The villain laughed again uproariously at his ghastly wit.

But Frank Reade, Jr., conceived of a daring plan at that moment. He whispered to the trapper:

“Bill, we have the use of our hands and feet. It is death anyway. Why not make a fight for it?”

“Kerect! I’m with ye!” replied the trapper. “What’s the move?”

“You dash to the right, and I’ll go to the left.”

“Ready!” yelled Mason. “One——”

He did not finish counting. With the rapidity of lightning the two prisoners leaped in opposite directions.

There was the report of a pistol held in Mason’s hand.

The bullet whistled by Frank Reade, Jr.’s, ear.

But the young inventor did not pause. He rushed madly into the arms of one of the guards.

Before the fellow could make resistance Frank had struck him a terrific blow in the stomach which stretched him out upon the ground.

Then he sped away across the plateau like a deer.

Rifle bullets followed him, and though his clothes were shot full of holes, miraculously he was not injured.

But Beaver Bill was having a decidedly harder time.

He had been clutched by several of the foe, and a lively struggle followed.

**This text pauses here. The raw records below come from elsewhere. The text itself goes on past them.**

**src/rtl/program_loader.sv**
```systemverilog
// Boot loader: assembles a big-endian byte stream into 16-bit words,
// writes program memory, holds the core in reset until the image is in.
//
// Ports:
//   clk, reset_n         clock, async active-low reset
//   byte_in/_valid/_ready host byte stream (valid/ready)
//   restart              sync abort, start a new load
//   mem_wr_en/_addr/_data program memory write port
//   proc_reset           held high while loading / on error
//   done, err            image loaded / image rejected
module program_loader #(
  parameter int ADDR_W = 8,
  parameter int DATA_W = 16
) (
  input  logic              clk,
  input  logic              reset_n,
  input  logic [7:0]        byte_in,
  input  logic              byte_valid,
  output logic              byte_ready,
  input  logic              restart,
  output logic              mem_wr_en,
  output logic [ADDR_W-1:0] mem_wr_addr,
  output logic [DATA_W-1:0] mem_wr_data,
  output logic              proc_reset,
  output logic              done,
  output logic              err
);

  localparam int DEPTH = 1 << ADDR_W;

  typedef enum logic [2:0] {
    CNT_HI,
    CNT_LO,
    DATA_HI,
    DATA_LO,
    DONE_S,
    ERROR_S
  } state_t;

  state_t            state, state_d;
  logic [15:0]       count, count_d;
  logic [ADDR_W:0]   index, index_d;
  logic [7:0]        hi, hi_d;
  logic              wr_en_d;
  logic [ADDR_W-1:0] wr_addr_d;
  logic [DATA_W-1:0] wr_data_d;
  logic              prst_d, done_d, err_d;

  logic              busy;
  logic              xfer;
  logic [15:0]       n_full;
  logic [16:0]       idx_inc;

  assign busy = (state == CNT_HI) || (state == CNT_LO) ||
                (state == DATA_HI) || (state == DATA_LO);

  assign byte_ready = busy & ~restart & reset_n;
  assign xfer       = byte_valid & byte_ready;
  assign n_full     = {count[15:8], byte_in};
  assign idx_inc    = 17'(index) + 17'd1;

  always_comb begin
    state_d   = state;
    count_d   = count;
    index_d   = index;
    hi_d      = hi;
    wr_en_d   = 1'b0;
    wr_addr_d = mem_wr_addr;
    wr_data_d = mem_wr_data;
    prst_d    = proc_reset;
    done_d    = done;
    err_d     = err;
    if (restart) begin
      state_d = CNT_HI;
      prst_d  = 1'b1;
      done_d  = 1'b0;
      err_d   = 1'b0;
      index_d = '0;
    end else begin
      unique case (state)
        CNT_HI: begin
          if (xfer) begin
            count_d = {byte_in, count[7:0]};
            state_d = CNT_LO;
          end
        end
        CNT_LO: begin
          if (xfer) begin
            count_d = n_full;
            if (n_full == 16'd0) begin
              state_d = DONE_S;
            end else if ({1'b0, n_full} > 17'(DEPTH)) begin
              state_d = ERROR_S;
              err_d   = 1'b1;
            end else begin
              state_d = DATA_HI;
              index_d = '0;
            end
          end
        end
        DATA_HI: begin
          if (xfer) begin
            hi_d    = byte_in;
            state_d = DATA_LO;
          end
        end
        DATA_LO: begin
          if (xfer) begin
            wr_en_d   = 1'b1;
            wr_addr_d = index[ADDR_W-1:0];
            wr_data_d = DATA_W'({hi, byte_in});
            index_d   = index + (ADDR_W+1)'(1);
            // Index is one bit wider than the address so N == DEPTH
            // terminates without wrapping.
            if (idx_inc == {1'b0, count}) state_d = DONE_S;
            else                          state_d = DATA_HI;
          end
        end
        DONE_S: begin
          prst_d = 1'b0;
          done_d = 1'b1;
        end
        ERROR_S: begin
          prst_d = 1'b1;
          err_d  = 1'b1;
        end
        default: state_d = CNT_HI;
      endcase
    end
  end

  always_ff @(posedge clk or negedge reset_n) begin
    if (!reset_n) begin
      state       <= CNT_HI;
      count       <= '0;
      index       <= '0;
      hi          <= '0;
      mem_wr_en   <= 1'b0;
      mem_wr_addr <= '0;
      mem_wr_data <= '0;
      proc_reset  <= 1'b1;
      done        <= 1'b0;
      err         <= 1'b0;
    end else begin
      state       <= state_d;
      count       <= count_d;
      index       <= index_d;
      hi          <= hi_d;
      mem_wr_en   <= wr_en_d;
      mem_wr_addr <= wr_addr_d;
      mem_wr_data <= wr_data_d;
      proc_reset  <= prst_d;
      done        <= done_d;
      err         <= err_d;
    end
  end

endmodule
```
**config.mk**
```make
export PLATFORM = sky130hd
export DESIGN_NAME = program_loader
export DESIGN_NICKNAME = d
export VERILOG_FILES = /design/src/rtl/program_loader.sv
export SDC_FILE = /design/constraint.sdc
export NUM_CORES = 1
export LEC_CHECK = 0
export ABC_AREA = 0
export BUFFER_PORTS_ARGS = -buffer_cell sky130_fd_sc_hd__buf_2
export CORE_ASPECT_RATIO = 1.25
export CORE_MARGIN = 2
export CORE_UTILIZATION = 40
export CTS_CLUSTER_DIAMETER = 200
export DETAILED_ROUTE_END_ITERATION = 8
export PLACE_DENSITY_LB_ADDON = 0.2
export SYNTH_ARGS = -nofsm -noshare
export SYNTH_HDL_FRONTEND = slang
export SYNTH_SLANG_ARGS = --single-unit
```
**constraint.sdc**
```tcl
create_clock -name clk -period 2.05 [get_ports clk]
set_input_delay 0.41 -clock clk [delete_from_list [all_inputs] [get_ports clk]]
set_output_delay 0.41 -clock clk [all_outputs]
set_load 0.005 [all_outputs]
```
==> results of run 1 <==
[registers in the layout, summed over array words and instances, names as in the netlist]
signal and cells:
proc_reset 1, done 1, count 16, mem_wr_addr 8, index 9, mem_wr_data 16
state 3, err 1, hi 8, mem_wr_en 1
[worst max-delay path, stage by stage (launching register included)]
cell and delay [ns]:
sky130_fd_sc_hd__dfrtp_1 0.38, sky130_fd_sc_hd__ha_1 0.18, sky130_fd_sc_hd__nand4_1 0.26, sky130_fd_sc_hd__xnor2_1 0.25, sky130_fd_sc_hd__nand2_1 0.06, sky130_fd_sc_hd__mux2_1 0.29, sky130_fd_sc_hd__a211oi_2 0.24, sky130_fd_sc_hd__o32ai_1 0.13
[metal layers]
metal  share of wire  up-vias  global-route usage
met3           0.040       15              0.0327
li1                -     1109                   -
met4           0.030        0              0.0965
met5               0        -                   0
met2            0.49       55               0.299
met1            0.44     1117               0.240
[final cells by class]
| cell class | instances | area, um^2 | share of cell area |
|---|---|---|---|
| Multi-Input combinational cell | 206 | 1250 | 0.346 |
| Clock buffer | 11 | 141 | 0.0392 |
| Inverter | 7 | 26.3 | 0.00729 |
| Timing Repair Buffer | 61 | 370 | 0.103 |
| Clock inverter | 5 | 104 | 0.0288 |
| Tap cell | 90 | 113 | 0.0312 |
| Sequential cell | 64 | 1600 | 0.444 |
[layout by cell type, fill, tap and decap left out, types with 4 or more instances in the layout]
cell	count
sky130_fd_sc_hd__inv_1	6
sky130_fd_sc_hd__nor4_1	5
sky130_fd_sc_hd__dfrtp_1	63
sky130_fd_sc_hd__mux2_2	24
sky130_fd_sc_hd__buf_4	20
sky130_fd_sc_hd__xnor2_1	8
sky130_fd_sc_hd__nand2_1	80
sky130_fd_sc_hd__a31oi_1	7
sky130_fd_sc_hd__a21oi_1	13
sky130_fd_sc_hd__nor2_1	13
sky130_fd_sc_hd__buf_2	40
sky130_fd_sc_hd__o21ai_0	9
sky130_fd_sc_hd__nand3_1	5
sky130_fd_sc_hd__nor3_1	4
sky130_fd_sc_hd__clkbuf_8	10
sky130_fd_sc_hd__xor2_1	4
[repair_timing]
| item | 4_1_cts | 5_1_grt |
|---|---|---|
| gates resized for setup | 0 | 0 |
| endpoints found under the setup margin | 0 | 2 |
| hold buffers | 0 | 0 |
[stage by stage]
stage / cell area [um^2] / utilization
after detailed placement: 3360 / 0.479
after floorplan: 2930 / -
after CTS: 3610 / 0.514
after global routing: 3610 / 0.514
final: 3610 / 0.514
after global placement: 3360 / 0.479
[power breakdown]
part / internal [W] / switching [W] / total (W)
Sequential: 0.00135 / 0.0000730 / 0.00143
Combinational: 0.000168 / 0.000152 / 0.000320
Clock: 0.000841 / 0.000490 / 0.00133
[synthesized netlist by cell type (all sizes together) (3+ instances only)]
cell | instances | share of area
nand2 | 81 | 0.10
dfrtp | 63 | 0.54
mux2 | 25 | 0.096
nor2 | 14 | 0.019
a21oi | 13 | 0.022
o21ai | 9 | 0.015
clkbuf | 8 | 0.011
xnor2 | 8 | 0.024
a31oi | 7 | 0.015
inv | 7 | 0.0090
nand3 | 6 | 0.012
nor3 | 5 | 0.012
nor4 | 5 | 0.011
buf | 4 | 0.0068
xor2 | 4 | 0.012
nand4 | 3 | 0.0064
nor2b | 3 | 0.0064
or2 | 3 | 0.0064
[logic make-up (layout without fill, tap and decap cells)]
logic type,Yosys count,count (layout)
simple gates,127,127
flops,64,64
compound gates,40,40
mux,26,26
buf+inv,19,84
xor+xnor,12,12
fa+ha+maj,1,1
[how the worst max path moves through the flow]
stage / startpoint / endpoint / cells past startpoint
floorplan: index[0]$_DFFE_PN0P_ / state[1]$_DFFE_PN0P_ / 7
global placement: byte_in[2] / index[5]$_DFFE_PN0P_ / 7
detailed placement: byte_in[2] / index[5]$_DFFE_PN0P_ / 7
CTS: count[15]$_DFFE_PN0P_ / index[8]$_DFFE_PN0P_ / 6
global route: index[1]$_DFFE_PN0P_ / state[1]$_DFFE_PN0P_ / 7
finish: index[1]$_DFFE_PN0P_ / state[1]$_DFFE_PN0P_ / 7
==> flow_summary.yaml, run 1 <==
clocking:
  tritoncts: "yes"
  cts_made_buffers: 9
  clkSlewWorstSetupHoldPaths_ns: 0.07
  cts_sinks: 64
  post-cts-setup-buffers: 0
  clock_latency_ns: 0.35
  cts.htree.levels: 3
  cts_max_path_buffers: 2
  cts_root_buffer: "sky130_fd_sc_hd__clkbuf_8"
die:
  die_area_um2: 8030
  pin_count: 41
  initial_utilization: 0.417
  die_h_um: 99.7
  core_region_area_um2: 7020
  die_width_um: 80.5
  core_rows: 34
global_routing:
  antenna_found_initial: 0
  grt_use_total: 0.186
  largest_net_degree_at_the_start_of_global_routing: 56
  grt_pass1_vias: 2259
  total_congestion_overflow_after_global_routing: 0
  grt_first_pass_wirelength_mm: 11.2
synthesis:
  synth_async_sr_flop_share: 1.00
  synth_enable_flop_cells: 0
  synth_seq_area_share: 0.547
  synth_xor_area_frac: 0.0359
  mapped_avg_cell_area_um2: 10.1
  ys_ff_latch: 64
  ys_dominant_reg_cell: "sky130_fd_sc_hd__dfrtp_1"
  syn-cell-area_um2: 2930
  mappedNetlistNets: 302
  synth_top_family_by_area: "simple AND/OR/NAND/NOR gates"
  synth.area.mux_share: 0.0995
  simple_gate_area_share_of_the_yosys_netlist: 0.196
  syn-instance-count: 289
  yosys_warnings: 0
  post_synth_fa_ha_maj_area_fraction: 0.00427
  synth.distinct_cells: 45
  synth_compound_gate_area_share: 0.0910
timing:
  finalCritPeriodShare: 0.940
  worst_slew_pin_slew_ns: 0.694
  setup-tns-final_ns: 0
  final_setup_margin_ns: 0.123
  min_period_ns: 1.93
  report.final.slew_viol_count: 0
  max_slew_margin: 0.537
  unrepaired_setup_endpoints_after_global_routing: "false"
  hold_slack_ns: 0.0689
  final_setup_violation_count: 0
  final.setup_skew_ns: 0.00841
  timing.final.hold_violations: 0
  clock.fmax_mhz: 519
drt:
  detail_route.iter0.violations: 152
  post_detailed_route_count_of_antenna_violating_nets: 0
  via_count: 2296
  detail_route.first_pass.iterations: 4
  per_cell_routed_wire_length_um: 15.2
  drc_errors: 0
  routed_wirelength_mm: 6.74
  vias_per_cell: 5.17
cells_and_area:
  nets: 362
  drive_gt1_frac: 0.316
  antenna-diode-count: 0
  final_cells: 444
  area_delta_synth_final_pct: 23.1
  fillCellCount: 665
worst_setup_path:
  crit_path_max_fanout: 5
  worst-endpoint-required_ns: 2.26
  worstSetupStartpointType: "flip-flop"
  critPathArrivalTime_ns: 2.13
  timing.reg2reg.worst_path_depth: 7
  capture_point_of_the_worst_reg_to_reg_path: "state[1]$_DFFE_PN0P_"
  worst-setup-path-type: "flip-flop to flip-flop"
  r2r-start: "index[1]$_DFFE_PN0P_"
  worst-r2r-setup-slack_ns: 0.12
  crit_path_end_kind: "flip-flop"
min_path:
  hp-class: "input pin to asynchronous set/reset pin"
placed_design:
  dpl_worst_slack_ns: 0.0849
  post-dp-hpwl_mm: 4.78
  place.detailed.instances: 428
  gp_congestion: 0.856
  io_buffer_count: 40
run_status:
  run_status: "complete, no violations"
pwr:
  power.leakage_nw: 1.82
  p_total_w: 0.00308
  power-per-cell-area_nw_per_um2: 854
  maximum_vdd_drop_uv: 604
job:
  drv.max_cap_violation_count: 0
Note: power is estimated with default switching activity, not from simulation.
==> inputs of run 2 (changes only) <==
--- a/config.mk
+++ b/config.mk
@@ -8,7 +8,6 @@
 export ABC_AREA = 0
 export BUFFER_PORTS_ARGS = -buffer_cell sky130_fd_sc_hd__buf_2
 export CORE_ASPECT_RATIO = 1.25
-export CORE_MARGIN = 2
 export CORE_UTILIZATION = 40
 export CTS_CLUSTER_DIAMETER = 200
 export DETAILED_ROUTE_END_ITERATION = 8
==> run 2 against run 1 <==
  * Final area is 1.9% lower
  * Sequential power hardly changed
  * Maximum frequency is 1.1% lower
  * Die area is 4.4% lower
  * Clock power is 11% lower
  * Largest power group unchanged
  * Highest routed layer unchanged
==> flow_summary.yaml, run 2 (same netlist as run 1, synthesis figures left out) <==
run_status:
  run_status: "complete, no violations"
timing:
  clock.fmax_mhz: 513
  unrepaired_setup_endpoints_after_global_routing: "false"
  report.final.slew_viol_count: 0
  final_setup_margin_ns: 0.102
  setup-tns-final_ns: 0
  finalCritPeriodShare: 0.950
  worst_slew_pin_slew_ns: 0.698
  max_slew_margin: 0.535
  timing.final.hold_violations: 0
  final_setup_violation_count: 0
  final.setup_skew_ns: 0.00788
  min_period_ns: 1.95
die:
  pin_count: 41
  core_region_area_um2: 7020
  initial_utilization: 0.417
  die_h_um: 97.7
  die_area_um2: 7670
  die_width_um: 78.5
  core_rows: 34
cells_and_area:
  design_area_um2: 3540
  layout.cells.most_common: "sky130_fd_sc_hd__nand2_1"
  area_delta_synth_final_pct: 20.8
  antenna-diode-count: 0
  fillCellCount: 698
  top_library_cells_by_usage_in_the_layout_fill_and_taps_aside: "80 x sky130_fd_sc_hd__nand2_1, 61 x sky130_fd_sc_hd__dfrtp_1, 40 x sky130_fd_sc_hd__buf_2"
  nets: 356
  drive_gt1_frac: 0.307
  top_regs: "count: 16 flops, mem_wr_data: 16 flops, index: 9 flops"
min_path:
  hp-class: "input pin to asynchronous set/reset pin"
placed_design:
  gp_congestion: 0.868
  post-dp-hpwl_mm: 4.59
  placed_cell_area_um2: 3320
  dpl_worst_slack_ns: 0.0706
  io_buffer_count: 40
worst_setup_path:
  worst-r2r-setup-slack_ns: 0.10
  crit_slowest_cell: "sky130_fd_sc_hd__or4_4"
  worst-setup-path-type: "flip-flop to flip-flop"
  capture_point_of_the_worst_reg_to_reg_path: "index[0]$_DFFE_PN0P_"
  timing.critical_path.slowest_cell_delay_ns: 0.56
  crit_path_max_fanout: 7
  crit_end: "index[0]$_DFFE_PN0P_"
  critPathArrivalTime_ns: 2.16
  cells_traversed_along_the_worst_timing_path: "or4_4 -> nor3_4 -> a31oi_1 -> o31ai_4 -> buf_4 -> mux2i_1"
  worst-endpoint-required_ns: 2.26
  crit_path_end_kind: "flip-flop"
  worstSetupStartpointType: "flip-flop"
  timing.reg2reg.worst_path_depth: 6
  r2r-start: "count[15]$_DFFE_PN0P_"
  setup.worst_path.start: "count[15]$_DFFE_PN0P_"
global_routing:
  grt_first_pass_wirelength_mm: 11.0
  largest_net_degree_at_the_start_of_global_routing: 56
  total_congestion_overflow_after_global_routing: 0
  grt_pass1_vias: 2168
  antenna_found_initial: 0
  grt_use_total: 0.191
pwr:
  power-per-cell-area_nw_per_um2: 829
  power.leakage_nw: 1.77
  maximum_vdd_drop_uv: 451
clocking:
  clkSlewWorstSetupHoldPaths_ns: 0.07
  cts_max_path_buffers: 2
  cts_sinks: 64
  cts_root_buffer: "sky130_fd_sc_hd__clkbuf_8"
  cts.htree.levels: 3
  tritoncts: "yes"
  clock_latency_ns: 0.34
  cts_made_buffers: 9
drt:
  per_cell_routed_wire_length_um: 15.1
  post_detailed_route_count_of_antenna_violating_nets: 0
  vias_per_cell: 5.07
  routed_wirelength_mm: 6.61
  detail_route.first_pass.iterations: 4
  drc_errors: 0
  via_count: 2221
  detail_route.iter0.violations: 171
job:
  drv.max_cap_violation_count: 0
==> run 2: cell types whose count changed in the layout (fill, tap and decap cells not counted), sizes merged <==
| cell | delta |
|---|---|
| buf | -6 |
| bufinv | -1 |
| clkbuf | +2 |
| clkinv | -1 |
==> run 2: what timing repair did <==
action,in CTS,in global routing
endpoints found under the setup margin,0,3
resized for setup,0,3
hold buffers,0,0
setup buffers,0,0
==> run 2: per-stage QoR <==
step	utilization	instances	hold slack [ns]	total power (W)
floorplan	-	289	0.114	0.00165
finish	0.504	438	0.0187	0.00293
global placement	0.472	422	0.385	0.00175
global route	0.504	438	0.0180	0.00306
detailed placement	0.472	422	0.379	0.00177
CTS	0.503	438	0.00486	0.00297
==> run 2: cell type report <==
class | count | area, um^2 | share of cell area
clock inverter | 3 | 65.1 | 0.0184
timing repair buffer | 55 | 325 | 0.0919
multi-input combinational | 206 | 1250 | 0.355
inverter | 7 | 26.3 | 0.00743
sequential | 64 | 1610 | 0.454
tap | 90 | 113 | 0.0318
clock buffer | 13 | 149 | 0.0421
==> run 2: worst min path at each step <==
| stage | start | end | slack [ns] | cells past startpoint |
|---|---|---|---|---|
| 2_1_floorplan | reset_n | count[0]$_DFFE_PN0P_ | 0.11 | 0 |
| 3_3_place_gp | reset_n | state[0]$_DFFE_PN0P_ | 0.38 | 2 |
| 3_5_place_dp | reset_n | state[0]$_DFFE_PN0P_ | 0.38 | 2 |
| 4_1_cts | reset_n | state[0]$_DFFE_PN0P_ | 0.005 | 2 |
| 5_1_grt | reset_n | state[0]$_DFFE_PN0P_ | 0.02 | 2 |
| 6_report | reset_n | state[0]$_DFFE_PN0P_ | 0.02 | 2 |
==> run 2: power by group <==
part	leakage, nW	switching, W	total, W	internal (W)
registers	0.859	0.0000752	0.00143	0.00135
clock network	0.108	0.000475	0.00119	0.000718
logic	0.805	0.000146	0.000310	0.000165
total	1.77	0.000696	0.00293	0.00224
==> run 2: layer usage <==
metal	up-vias	GRT usage	part of all wire
met5	-	0	0
met4	0	0.0812	0.015
met3	7	0.0432	0.028
met2	39	0.304	0.49
met1	1081	0.249	0.46
li1	1094	-	-
==> run 2: critical path: cells and delay by family, from the launching register on <==
family / cells / cell delay, ns
DFF: 1 / 0.37
buffers and inverters: 1 / 0.20
muxes: 1 / 0.08
AOI/OAI and AO/OA: 2 / 0.44
and+or+nand+nor: 2 / 0.72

The trapper was the center of a struggling mass of the counterfeiters, but was making a valiant struggle, when a loud yell of alarm went up on the air.

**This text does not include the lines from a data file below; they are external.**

[src/rtl/bp_fe_ras_stack_pkg.sv]
// bp_fe_ras_stack_pkg: shared return-address-stack types, checkpoint struct macro and op decode
`ifndef BP_FE_RAS_CKPT_MACRO
`define BP_FE_RAS_CKPT_MACRO
`define DECLARE_BP_FE_RAS_CKPT_S(ptr_width) \
  typedef struct packed { \
    logic [ptr_width-1:0] ptr; \
    logic [ptr_width:0]   count; \
  } bp_fe_ras_ckpt_s;
`endif

package bp_fe_ras_stack_pkg;

  typedef enum logic [2:0] {
    e_ras_none,
    e_ras_clear,
    e_ras_restore,
    e_ras_push,
    e_ras_pop,
    e_ras_swap
  } bp_fe_ras_op_e;

  function automatic bp_fe_ras_op_e ras_op_decode(input logic clear, restore, push, pop);
    return clear ? e_ras_clear
         : restore ? e_ras_restore
         : (push & pop) ? e_ras_swap
         : push ? e_ras_push
         : pop ? e_ras_pop
         : e_ras_none;
  endfunction

endpackage

[src/rtl/bp_fe_ras_stack.sv]
// bp_fe_ras_stack: multi-entry return address stack with checkpoint/restore of {ptr, count}
module bp_fe_ras_stack
  import bp_fe_ras_stack_pkg::*;
 #(parameter int vaddr_width_p = 39
  ,parameter int ras_depth_p = 8
  ,localparam int ras_ptr_width_lp = $clog2(ras_depth_p)
  ,localparam int ras_ckpt_width_lp = 2*ras_ptr_width_lp+1
  )
  (input  logic                         clk_i
  ,input  logic                         reset_n_i
  ,input  logic                         clear_i
  ,input  logic                         push_v_i
  ,input  logic [vaddr_width_p-1:0]     push_addr_i
  ,input  logic                         pop_v_i
  ,output logic [vaddr_width_p-1:0]     top_addr_o
  ,output logic                         top_v_o
  ,output logic [ras_ckpt_width_lp-1:0] ckpt_o
  ,input  logic                         restore_v_i
  ,input  logic [ras_ckpt_width_lp-1:0] restore_ckpt_i
  );

  `DECLARE_BP_FE_RAS_CKPT_S(ras_ptr_width_lp)

  localparam logic [ras_ptr_width_lp:0] depth_lp = (ras_ptr_width_lp+1)'(ras_depth_p);
  localparam logic [ras_ptr_width_lp:0] one_lp = (ras_ptr_width_lp+1)'(1);

  bp_fe_ras_ckpt_s state_r, state_n;
  logic [vaddr_width_p-1:0] mem_r [ras_depth_p];
  bp_fe_ras_op_e op;
  logic [ras_ptr_width_lp-1:0] ptr_inc, ptr_dec, wr_idx;
  logic wr_v;

  assign op = ras_op_decode(clear_i, restore_v_i, push_v_i, pop_v_i);
  assign ptr_inc = state_r.ptr + 1'b1;
  assign ptr_dec = state_r.ptr - 1'b1;

  assign top_addr_o = mem_r[state_r.ptr];
  assign top_v_o = |state_r.count;
  assign ckpt_o = state_r;

  always_comb begin
    state_n = state_r;
    wr_v = (op == e_ras_push) | (op == e_ras_swap);
    wr_idx = (op == e_ras_swap) ? state_r.ptr : ptr_inc;
    case (op)
      e_ras_clear: state_n = '0;
      e_ras_restore: state_n = restore_ckpt_i;
      e_ras_push: begin
        state_n.ptr = ptr_inc;
        state_n.count = (state_r.count == depth_lp) ? depth_lp : state_r.count + 1'b1;
      end
      e_ras_pop: begin
        state_n.ptr = top_v_o ? ptr_dec : state_r.ptr;
        state_n.count = top_v_o ? state_r.count - 1'b1 : state_r.count;
      end
      e_ras_swap: state_n.count = top_v_o ? state_r.count : one_lp;
      default: state_n = state_r;
    endcase
  end

  always_ff @(posedge clk_i or negedge reset_n_i)
    if (!reset_n_i) state_r <= '0;
    else state_r <= state_n;

  always_ff @(posedge clk_i or negedge reset_n_i)
    if (!reset_n_i) for (int i = 0; i < ras_depth_p; i++) mem_r[i] <= '0;
    else if (wr_v) mem_r[wr_idx] <= push_addr_i;

endmodule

Frank, in his flight across the plateau, suddenly heard a thrilling sound.

He turned his head and clear to his hearing came the shrill whistle of the Steam Horse.

“Barney and Pomp!” he gasped. “What has brought them here?”

Sure enough, across the plateau, at whirlwind speed, came the Steam Horse.

But directly behind the horse was a body of United States troops, with Captain Elmo at their head.

They came down at a swinging gallop upon the counterfeiter’s den.

Bert Mason with dismay had seen the whole affair. The villains gave a yell of terror and running to the edge of the plateau disappeared.

In a twinkling every one of the counterfeiters had disappeared in the same manner.

The trapper Beaver Bill was left standing alone in the middle of the plateau not in the least harmed.

“Wall, by thunder!” he cried. “What skeered them off that way?”

Then he chanced to look up and see the soldiers and the Steam Horse.

A yell of triumph went up from the excited trapper’s lips.

“Hooray!” he shouted, “that’s the stuff. We’re all hunky now, I swan!”

The next moment the two erstwhile prisoners were standing beside the Steam Horse, and talking with Barney and Pomp and Captain Elmo.

The rescuers had come just in the nick of time.